ブログはタイトルが非常に大事!ということで、ブログを書いているとどうしてもタイトルが気になってしまいます。

感じたのは、『クロスロード』という言葉の持つ影響力が弱い、この言葉から内容が全く想像できないということです。

 

映画のタイトル『クロスロード』。この単語を聞いてみなさんが思い浮かべるのは何でしょうか?

私は、Mr.Childrenのクロスロードという曲です。他にも、調べてみるとHONDAの車名や同名のアメリカ映画がありました。

こういったイメージを持つ人が本作の事を調べてみて、「なーんだ、自分が思ったのと全然違うじゃん」と思われてしまうと、協力隊に興味がない限り観てもらうことはできないと思います。

 

例えば、『進撃の巨人』とか、『スターウォーズ』であれば、短いタイトルであっても内容が伝わります。そうでもないのに、「観てもらえればタイトルの意味が分かる!」ではダメです。観たいと思えるようなタイトルを付けなければ人は集まりません。

なので、どうしても『クロスロード』という単語を使いたいのであればサブタイトルを入れる。あるいは全く別の、多少は内容がイメージできるものに変更するべきだったんだろうなあと思います。

 

制作に関わった皆さんが色々な議論をした上で付けたものなので、全く関わっていない人間が上映後にこういった事を言うのはズルいのかもしれません。でも、客観的に見ると、「制作側が伝えたい」という面が出すぎて、「ターゲットとなる人に伝わるにはどうしたら良いか」という事が置いてけぼりになってしまったように思います(タイトルだけをみるとです)

 

ちなみに、『クロスロード』という言葉は協力隊関係者向けの情報誌のタイトルでもあり、協力隊関係者には長年親しまれている言葉です。なので、この言葉を使いたいという気持ちはよくわかっているつもりです。

 

②宣伝はどうなっているの?

タイトルが知られていなくても宣伝を十分にすればカバーできると思います。しかし、この映画が上映されている事を知っている人はどれだけいるのでしょうか?

 

私の母は、私が協力隊に合格してから色々と興味を持ってくれるようになりました。『協力隊』と名のつく集まりにはけっこう参加していたらしいです。

でも、うちの母は映画の事を知りませんでした。テレビのCMを見たこともありません(上映前はやっていたのかもしれませんが)。

こういう、『上映を知っていれば観に行ったであろう層』の人を宣伝不足が原因で取りこぼしているのではないか?と思いました。

 

限られた上映回数と時間 

また、母に映画のことを教えてあげて上映時間を調べてみると、今度は仕事の都合で行けません。12月上旬の新宿バルト9の平日の上映は昼間~夕方で2回。私が観に行こうとした土曜日は13時からの一回のみでした。

この時に満席だったので豊洲に行ったのですが、こちらでも土曜日なのに2回のみの上映でした。さすがに少なすぎるんじゃないかなあ・・・。

 

個人的には立川で上映してくれたらもっと気軽に観に行けました。宣伝も上映回数も予算が原因なんでしょうか。いずれにせよ、あんまり人を動員できるような上映状態ではないと感じます。

 

あと、宣伝関係でもう一つダメ出しするとしたら、公式サイトももう少しいじった方が良いと思います。トップページ以外は個人のブログみたいで非常に地味です。

 

③出演者がみんな知らない人

私が無知なだけかもしれませんが、ほとんどの出演者を知りませんでした。演技は良かったと思うのですが、どうも全体的に地味だなという印象です。

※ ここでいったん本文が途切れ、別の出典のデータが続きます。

--- src/rtl/truth_table_probe.sv ---
// truth_table_probe
//   Characterises one 3-input combinational gate. The block applies the eight
//   input rows 000..111 in order to in1/in2/in3 (in1 is the MSB of the row
//   index). Each row is held for SETTLE_CYCLES clocks, and then dut_out is
//   sampled into bit [row] of a shadow code. At the end of the sweep the
//   assembled 8-bit truth-table code is published and compared against the
//   expected code that was captured when start was accepted.
//
// Handshake: start is a level request. It is accepted only on a clock edge
//   where the block is IDLE; a request made while a sweep is in progress
//   (busy=1 or FINISH) is dropped, not queued. done pulses for one cycle
//   when tt_code/match/valid are updated.
//
// Ports
//   clk       in   rising-edge clock
//   rst       in   synchronous active-high reset, wins over start
//   start     in   request a sweep
//   expected  in   [7:0] expected truth-table code, captured on acceptance
//   dut_out   in   output of the gate under test (sampled raw)
//   in1..in3  out  gate inputs, {in1,in2,in3} = current row index
//   busy      out  sweep in progress (SETTLE or FINISH)
//   done      out  one-cycle pulse when the result registers update
//   valid     out  tt_code holds a complete sweep result
//   tt_code   out  [7:0] bit r = dut_out sampled with row r applied
//   match     out  tt_code == captured expected (meaningful when valid)
//   state_dbg out  [1:0] current FSM state (0 IDLE, 1 SETTLE, 2 FINISH)

module truth_table_probe #(
    parameter int SETTLE_CYCLES = 4
) (
    input  logic       clk,
    input  logic       rst,
    input  logic       start,
    input  logic [7:0] expected,
    input  logic       dut_out,
    output logic       in1,
    output logic       in2,
    output logic       in3,
    output logic       busy,
    output logic       done,
    output logic       valid,
    output logic [7:0] tt_code,
    output logic       match,
    output logic [1:0] state_dbg
);

    typedef enum logic [1:0] {
        IDLE   = 2'd0,
        SETTLE = 2'd1,
        FINISH = 2'd2
    } state_t;

    // Counter value at which the current row is sampled.
    localparam logic [7:0] LAST_CNT = 8'(SETTLE_CYCLES - 1);

    state_t      state_q,   state_d;
    logic [2:0]  row_q,     row_d;
    logic [7:0]  cnt_q,     cnt_d;
    logic [7:0]  shadow_q,  shadow_d;
    logic [7:0]  exp_q,     exp_d;
    logic [7:0]  tt_code_q, tt_code_d;
    logic        match_q,   match_d;
    logic        valid_q,   valid_d;
    logic        done_q,    done_d;

    always_comb begin
        state_d   = state_q;
        row_d     = row_q;
        cnt_d     = cnt_q;
        shadow_d  = shadow_q;
        exp_d     = exp_q;
        tt_code_d = tt_code_q;
        match_d   = match_q;
        valid_d   = valid_q;
        done_d    = 1'b0;

        case (state_q)
            IDLE: begin
                if (start) begin
                    state_d  = SETTLE;
                    row_d    = 3'd0;
                    cnt_d    = 8'd0;
                    shadow_d = 8'd0;
                    exp_d    = expected;
                end
            end
            SETTLE: begin
                if (cnt_q == LAST_CNT) begin
                    // Sample and advance on the same edge, so the next row is
                    // applied immediately after the sample.
                    cnt_d           = 8'd0;
                    shadow_d[row_q] = dut_out;
                    if (row_q == 3'd7) begin
                        state_d = FINISH;
                    end else begin
                        row_d = row_q + 3'd1;
                    end
                end else begin
                    cnt_d = cnt_q + 8'd1;
                end
            end
            FINISH: begin
                tt_code_d = shadow_q;
                match_d   = (shadow_q == exp_q);
                valid_d   = 1'b1;
                done_d    = 1'b1;
                row_d     = 3'd0;
                state_d   = IDLE;
            end
            default: begin
                state_d = IDLE;
                row_d   = 3'd0;
                cnt_d   = 8'd0;
            end
        endcase
    end

    always_ff @(posedge clk) begin
        if (rst) begin
            state_q   <= IDLE;
            row_q     <= 3'd0;
            cnt_q     <= 8'd0;
            shadow_q  <= 8'd0;
            exp_q     <= 8'd0;
            tt_code_q <= 8'd0;
            match_q   <= 1'b0;
            valid_q   <= 1'b0;
            done_q    <= 1'b0;
        end else begin
            state_q   <= state_d;
            row_q     <= row_d;
            cnt_q     <= cnt_d;
            shadow_q  <= shadow_d;
            exp_q     <= exp_d;
            tt_code_q <= tt_code_d;
            match_q   <= match_d;
            valid_q   <= valid_d;
            done_q    <= done_d;
        end
    end

    // row_q is 0 in IDLE and still 7 during FINISH, so the gate inputs
    // change only on clock edges and only once per row.
    assign in1       = row_q[2];
    assign in2       = row_q[1];
    assign in3       = row_q[0];
    assign busy      = (state_q != IDLE);
    assign done      = done_q;
    assign valid     = valid_q;
    assign tt_code   = tt_code_q;
    assign match     = match_q;
    assign state_dbg = state_q;

endmodule
[config.mk]
export PLATFORM = sky130hd
export DESIGN_NAME = tx_backoff_ctrl
export DESIGN_NICKNAME = d
export VERILOG_FILES = /design/src/rtl/tx_backoff_ctrl.sv
export SDC_FILE = /design/constraint.sdc
export NUM_CORES = 1
export LEC_CHECK = 0
export CAP_MARGIN = 20
export CORE_ASPECT_RATIO = 0.5
export CORE_UTILIZATION = 45
export CTS_BUF_LIST = sky130_fd_sc_hd__clkbuf_16
export DETAILED_ROUTE_END_ITERATION = 6
export PLACE_DENSITY = 0.71
export RECOVER_POWER = 100
export SLEW_MARGIN = 20
export SYNTH_ARGS = -nofsm -noshare
export SYNTH_HDL_FRONTEND = slang
export SYNTH_SLANG_ARGS = --single-unit
[constraint.sdc]
create_clock -name clock -period 3 [get_ports clock]
set_clock_uncertainty 0.2 [all_clocks]
set_input_delay 0.6 -clock clock [delete_from_list [all_inputs] [get_ports clock]]
set_output_delay 0.6 -clock clock [all_outputs]
set_load 0.05 [all_outputs]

主演はEXILEのメンバーの方なので、もっとそういうのを出してEXILEファンを取り込むこともできたのでは?などと考えてしまいます。

演技は良かったので、出演者の魅力をもっと伝えていっても良かったのかもしれません。(実はすごくPRしているとしたら、失礼しました・・・。)

 

DVD化を希望します!

この調子だと映画は丁重なまま終わってしまうのでしょうか。良い作品なだけに勿体無い。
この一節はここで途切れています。